2018-04-05 / News

Developer has until late May to pick up permits

By Abigail Worthing Staff Writer

BIDDEFORD– Construction has started on the sidewalk and fence in front of Lincoln Mill, and while city officials say it’s part of a larger plan to work on Lincoln Street, it brings the recurring question downtown: When will development on the Lincoln Mill begin?

In September of last year, LHL Holdings LLC (formerly known as Atlantic Holding, LLC) filed a joint development agreement with the city of Biddeford for the Lincoln Mill project. The project was first proposed in 2014 and is now slated to be complete by July 2020.

The Biddeford City Council amended the September joint development deal on March 21, granting an extension to LHL and developer Tim Harrington. LHL was forced to reassess and get a new property appraisal this fall after possible tax reform left its Historical Tax Credit status unsure. In the final version of the tax legislation signed on Dec. 22 by President Donald Trump, the legislation retained the 20 percent tax credit for buildings built before 1936 but requires the credit be taken over the course of five years. The prospect of losing the Historical Tax Credit left the project in the air temporarily, and by the time the credit was reinstated, the previous appraisal for the property was too old to secure financing. This required LHL to apply for an extension while waiting for a new appraisal, which can take between 12 and 16 weeks. The most recent appraisal values the property at $2.1 million. LHL Holding purchased the property (as Atlantic Holdings LLC) on Jan. 16, 2015 for $2.5 million. LHL is expected, per the agreement, to invest $40 million into the project.

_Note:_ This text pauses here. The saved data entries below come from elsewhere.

File: src/rtl/tmr_chan.sv
module tmr_chan #(
  parameter int unsigned CNT_W = 32
) (
  input  logic             clk_i,
  input  logic             rst_ni,
  input  logic             tick_i,
  input  logic [CNT_W-1:0] cnt_nxt_i,
  input  logic             cmp_we_i,
  input  logic [CNT_W-1:0] wdata_i,
  input  logic             ien_i,
  input  logic             clr_i,
  output logic [CNT_W-1:0] cmp_o,
  output logic             hit_o,
  output logic             sts_o
);
  logic [CNT_W-1:0] cmp_q;
  logic             sts_q;
  logic             set;

  assign hit_o = tick_i && (cnt_nxt_i == cmp_q);
  assign set   = hit_o && ien_i;
  assign cmp_o = cmp_q;
  assign sts_o = sts_q;

  always_ff @(posedge clk_i or negedge rst_ni) begin
    if (!rst_ni) begin
      cmp_q <= '0;
      sts_q <= 1'b0;
    end else begin
      if (cmp_we_i) cmp_q <= wdata_i;
      sts_q <= set | (sts_q & ~clr_i);  // new hit beats clear
    end
  end

  p_set_r5: assert property (@(posedge clk_i) disable iff (!rst_ni)
    (hit_o && ien_i) |=> sts_q);
  p_keep_r7: assert property (@(posedge clk_i) disable iff (!rst_ni)
    (hit_o && ien_i && clr_i) |=> sts_q);
  p_no_spur_r5: assert property (@(posedge clk_i) disable iff (!rst_ni)
    (!sts_q && !(hit_o && ien_i)) |=> !sts_q);
  p_clr_r6: assert property (@(posedge clk_i) disable iff (!rst_ni)
    (sts_q && clr_i && !(hit_o && ien_i)) |=> !sts_q);
endmodule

As part of the joint agreement, the city agreed that it would make improvements to the area in correlation with LHL’s development. Among these developments is to make (or have made) road improvement to both Main and Lincoln streets and to rebuild the sidewalk along Lincoln Street. Also included was the agreement to repair the retaining wall on Lincoln Street. In the past there have been disputes over the ownership of the fence, retaining wall and sidewalk, and while City Manager James Bennett was unsure of the property ownership, the city engineering office confirmed that the fence and retaining wall are both part of the mill and owned by the developer.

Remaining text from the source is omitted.